Os valores reservados aos grupos evangélicos é notoriamente maior do que dos eventos tradicionais subsidiados pela Secretaria. Na Lei Orçamentária de 2005, as atividades do Centro de Tradições Populares de Sobradinho - como, por exemplo, a festa do Bumba Meu Boi - ficam com R$ 50 mil e a Festa Junina ganha R$ 100 mil. Já o Porão do Rock recebe R$ 70 mil e a construção do Clube do Choro leva R$ 10 mil.

A bancada evangélica conta com o auxílio insuperável de Junior Brunelli (PP). Evangélico, o filho do missionário fundador da Igreja Tabernáculo Evangélico de Jesus (ITEJ) - também conhecida como Casa da Bênção -, quer patrocínio oficial, por exemplo, para a realização da Festividade P-norte para Cristo (R$ 200 mil), para o Congresso Mais que Vencedores (R$ 150 mil), para o Congresso das Mulheres Virtuosas (R$ 150 mil) e para a Convenção da Igreja Cruzada Cristã Pentecostal (R$ 10 mil). Sem se esquecer de sua base, ainda reservou R$ 340 mil para a Convenção Mundial da ITEJ, igreja fundada há 40 anos por seu pai, Doriel de Oliveira.

- Apresentei a emenda e não vejo problema nenhum. Trabalho para um segmento que me elegeu - respondeu, por meio de sua assessoria.

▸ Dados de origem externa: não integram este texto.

From an optimization exercise on the open Yosys and OpenROAD flow, aimed at a short achievable clock period and few clock cycles; shortcuts taken in it are not production practice. In this exercise RTL edits were held to simulation tests only and were not proved equivalent to the original. Power figures rest on the tool's default switching activity, not on a simulated workload.

// cache_top
module cache_top (
    input  logic        clk,
    input  logic        rst_b,
    input  logic        req_valid,
    input  logic [6:0]  req_opcode,
    input  logic [2:0]  req_funct3,
    input  logic [31:0] req_addr,
    input  logic [31:0] req_wdata,
    output logic        ready,
    output logic        resp_valid,
    output logic [31:0] resp_rdata,
    output logic        mem_start,
    output logic        mem_we,
    output logic [31:0] mem_addr,
    output logic [31:0] mem_wdata,
    input  logic        mem_done,
    input  logic [31:0] mem_rdata
);
Size: ~2000 flip-flops, roughly 210 I/O pins, roughly 94000 µm² of cells after synthesis.
Settings: LEC_CHECK=0, ABC_CLOCK_PERIOD_IN_PS=3000, CAP_MARGIN=20, CORE_MARGIN=2, CORE_UTILIZATION=55, PLACE_DENSITY=0.7, SLEW_MARGIN=20, TNS_END_PERCENT=100; clock period 10.0 ns.
standard.sh (not shown) runs the stock make flow with config.mk's settings and CLKGATE_MAP_FILE= SYNTH_SCRIPT=/design/flow/synth_recipe.tcl, a recipe that flattens the netlist after the stock synthesis.
==> flow/flow/run.sh <==
#!/bin/bash
# The standard layout (the standard.sh: the standard synthesis, then ORFS
# to the final layout) with timing repair asked to keep a larger setup margin
# than the flow settings allow, so that the layout is pushed past the 10 ns
# clock it is constrained and signed off at. Nothing else changes.
set -euo pipefail
export SETUP_SLACK_MARGIN=${SETUP_SLACK_MARGIN_OVERRIDE:-7}
bash standard.sh > standard_flow.log 2>&1
Testbench counts at the start, summed over its fixed seeds: cycles 83,747.
Change:
--- a/flow/design.v
+++ b/flow/design.v
@@ -222,21 +222,22 @@
     logic [25:0]    mq_rtag  [MQN];
     logic [3:0]     mq_idx   [MQN];
     logic [RQB-1:0] mq_slot  [MQN];
     assign mq_noh = {mq_hoh[MQN-2:0], mq_hoh[MQN-1]};
     logic           hd_wb, nx_wb, nx_ww;
     logic [25:0]    hd_wtag, hd_rtag, nx_wtag, nx_rtag;
     logic [3:0]     hd_idx, nx_idx, nx_wmask;
     logic [31:0]    hd_wdat, nx_wdat;
-    logic [RQB-1:0] hd_slot;
+    logic [RQB-1:0] hd_slot, nx_slot;
     always_comb begin
         hd_wb = 1'b0; hd_wtag = '0; hd_rtag = '0; hd_idx = '0; hd_wdat = '0; hd_slot = '0;
         nx_wb = 1'b0; nx_ww = 1'b0; nx_wtag = '0; nx_rtag = '0; nx_idx = '0; nx_wdat = '0;
         nx_wmask = '0;
+        nx_slot  = '0;
         for (int k = 0; k < MQN; k++) begin
             if (mq_hoh[k]) begin
                 hd_wb   = hd_wb   | mq_wb[k];
                 hd_wtag = hd_wtag | mq_wtag[k];
                 hd_rtag = hd_rtag | mq_rtag[k];
                 hd_idx  = hd_idx  | mq_idx[k];
                 hd_wdat = hd_wdat | mq_wdat[k];
                 hd_slot = hd_slot | mq_slot[k];
@@ -244,34 +245,43 @@
             if (mq_noh[k]) begin
                 nx_wb    = nx_wb    | mq_wb[k];
                 nx_ww    = nx_ww    | mq_ww[k];
                 nx_wtag  = nx_wtag  | mq_wtag[k];
                 nx_rtag  = nx_rtag  | mq_rtag[k];
                 nx_idx   = nx_idx   | mq_idx[k];
                 nx_wdat  = nx_wdat  | mq_wdat[k];
                 nx_wmask = nx_wmask | mq_wmask[k];
+                nx_slot  = nx_slot  | mq_slot[k];
             end
         end
     end
     logic           ms_q, mwe_q, wbd_q;
     logic [29:0]    maddr_q;
     logic [31:0]    mwd_q;
     logic [3:0]     c_idx;
     logic [RQB-1:0] c_slot;
     logic           fill;
     assign c_idx  = hd_idx;
-    assign c_slot = hd_slot;
     assign fill   = ms_q && mem_done && !mwe_q;
     logic        miss_go;
     logic        l_fm;         
     logic        e_pend;       
     logic [31:0] e_data;       
     logic        l_wb;
-    assign l_fm   = fill && l_pend && (l_pseq == c_slot);
+    logic [15:0] pm;
+    logic        l_pm;
+    always_comb begin
+        l_pm = 1'b0;
+        for (int i = 0; i < 16; i++) begin
+            pm[i] = pend_q[i] && (pseq_q[i] == c_slot);
+            l_pm  = l_pm | (a_r.oh[i] & pm[i]);
+        end
+    end
+    assign l_fm   = fill && l_pm;
     assign e_pend = l_pend && !l_fm;
     always_comb begin
         for (int b = 0; b < 4; b++) begin
             e_data[8*b +: 8] = (l_fm && !l_pmask[b]) ? mem_rdata[8*b +: 8] : l_data[8*b +: 8];
         end
     end
     assign go      = a_v && !nrdy_q;
     assign miss_go = go && !hit;
@@ -317,16 +327,23 @@
             maddr_q <= nx_wb ? {nx_wtag, nx_idx} : {nx_rtag, nx_idx};
             mwd_q   <= nx_wd;
         end else begin
             mwe_q   <= l_wb;
             maddr_q <= l_wb ? {l_tag, a_r.idx} : {a_r.tag, a_r.idx};
             mwd_q   <= e_data;
         end
     end
+    always_ff @(posedge clk) begin
+        if (fill) begin
+            c_slot <= mq_cnt[1] ? nx_slot : rq_tl;
+        end else if (mq_cnt == 2'd0) begin
+            c_slot <= rq_tl;
+        end
+    end
     always_ff @(posedge clk or negedge rst_b) begin
         if (!rst_b) begin
             mq_cnt <= '0;
             mq_hoh <= MQN'(1);
             mq_toh <= MQN'(1);
         end else begin
             if (miss_go) mq_toh <= {mq_toh[MQN-2:0], mq_toh[MQN-1]};
             if (fill)    mq_hoh <= mq_noh;
@@ -363,17 +380,17 @@
         end else begin
             for (int i = 0; i < 16; i++) begin
                 if (go && a_r.oh[i]) begin
                     valid_q[i] <= 1'b1;
                     dirty_q[i] <= (hit && dirty_q[i]) || a_r.st_ok;
                 end
                 if (go && a_r.oh[i] && !hit) begin
                     pend_q[i] <= 1'b1;
-                end else if (fill && c_idx == 4'(i) && pseq_q[i] == c_slot) begin
+                end else if (fill && c_idx == 4'(i) && pm[i]) begin
                     pend_q[i] <= 1'b0;
                 end
             end
         end
     end
     always_ff @(posedge clk) begin
         for (int i = 0; i < 16; i++) begin
             if (go && a_r.oh[i]) begin
@@ -383,18 +400,17 @@
                     pmask_q[i] <= a_r.be;
                 end else begin
                     pmask_q[i] <= pmask_q[i] | a_r.be;
                 end
             end
             for (int b = 0; b < 4; b++) begin
                 if (go && a_r.oh[i] && a_r.be[b]) begin
                     data_q[i][8*b +: 8] <= a_r.lane[8*b +: 8];
-                end else if (fill && c_idx == 4'(i) && pend_q[i] && pseq_q[i] == c_slot &&
-                             !pmask_q[i][b]) begin
+                end else if (fill && c_idx == 4'(i) && pm[i] && !pmask_q[i][b]) begin
                     data_q[i][8*b +: 8] <= mem_rdata[8*b +: 8];
                 end
             end
         end
     end
     logic [RQB:0] rq_cnt_n;
     assign rq_cnt_n = rq_cnt + (RQB+1)'(go) - (RQB+1)'(rq_pop);
     logic rq_full_n, mq_full_n;
Outcome: The changed run finished with timing, DRC and antenna clean. Hold slack gets worse by 0.017 ns. Synthesized cell count is about the same. Die area stays flat. Routed wire length goes up by about 0.43%. Non-clock buffer count is lower by 65. Critical path depth fell by 13. Register-to-register slack improves by 0.29 ns. Clock skew falls by 0.0060 ns. Total power rises by 1.4%. Core utilization shrinks by 1.0 points.
Testbench counts after the change, summed over its fixed seeds: cycles 83,747.

[port drivers added, routing unchanged]
The flow's constraints put no driver on any port. The routed layouts listed below were extracted and timed again, unchanged, in two steps. Step 1 (the two cells are an assumption about what drives the block):
set clk [get_ports {clk}]
set_driving_cell -lib_cell sky130_fd_sc_hd__clkbuf_16 $clk
set_driving_cell -lib_cell sky130_fd_sc_hd__buf_2 [delete_from_list [all_inputs] $clk]
Step 2 moves the port delays by t, midway between the first and last clock arrival at a register: inputs arrive t later, outputs are due t later. That takes back most of the time a late clock gives input paths. Three values: no drivers, after step 1, after step 2; two values: the first two.
| run | t (ns) | slack for setup (ns) | worst data-port slew with drivers (ns) |
|---|---|---|---|
| the first run | 0.941 | 6.573 / 6.497 / 5.746 | 0.22 |
| the second run | 0.939 | 6.583 / 6.495 / 5.910 | 0.14 |
After both steps every run listed still meets setup and hold. For the first run, which loses most, drivers alone change the setup slack by -0.076 ns; drivers and shift together by -0.827 ns.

O parlamentar justifica os auxílios, dizendo que alguns congressos funcionam como ação global: quem comparece tem direito a consultas médicas, corte de cabelo gratuito e até conselhos de advogados.

O deputado Leonardo Prudente (PFL), ligado à Igreja Sara Nossa Terra, é autor da lei que inclui as Celebrações de Inverno no calendário de eventos oficiais. Com sua ajuda, a igreja recebeu R$ 350 mil para a realização dessa festa, no Ginásio Nilson Nelson, no ano passado. O orçamento de 2005 propõe R$ 690 mil. Dinheiro que tem retorno, conforme o distrital.

- Essas atividades não se limitam ao público interno da igreja. Há gente que vem de todos os Estados do Brasil e que ocupam os hotéis, usam restaurantes e fazem compras no shopping, o que dá dinheiro à cidade. Além disso, há a própria questão cultural, já que tem músicas, danças, teatro.

Entre as emendas voltadas para os católicos, a maior verba é de R$ 350 mil para ''realização de eventos culturais e religiosos católicos''.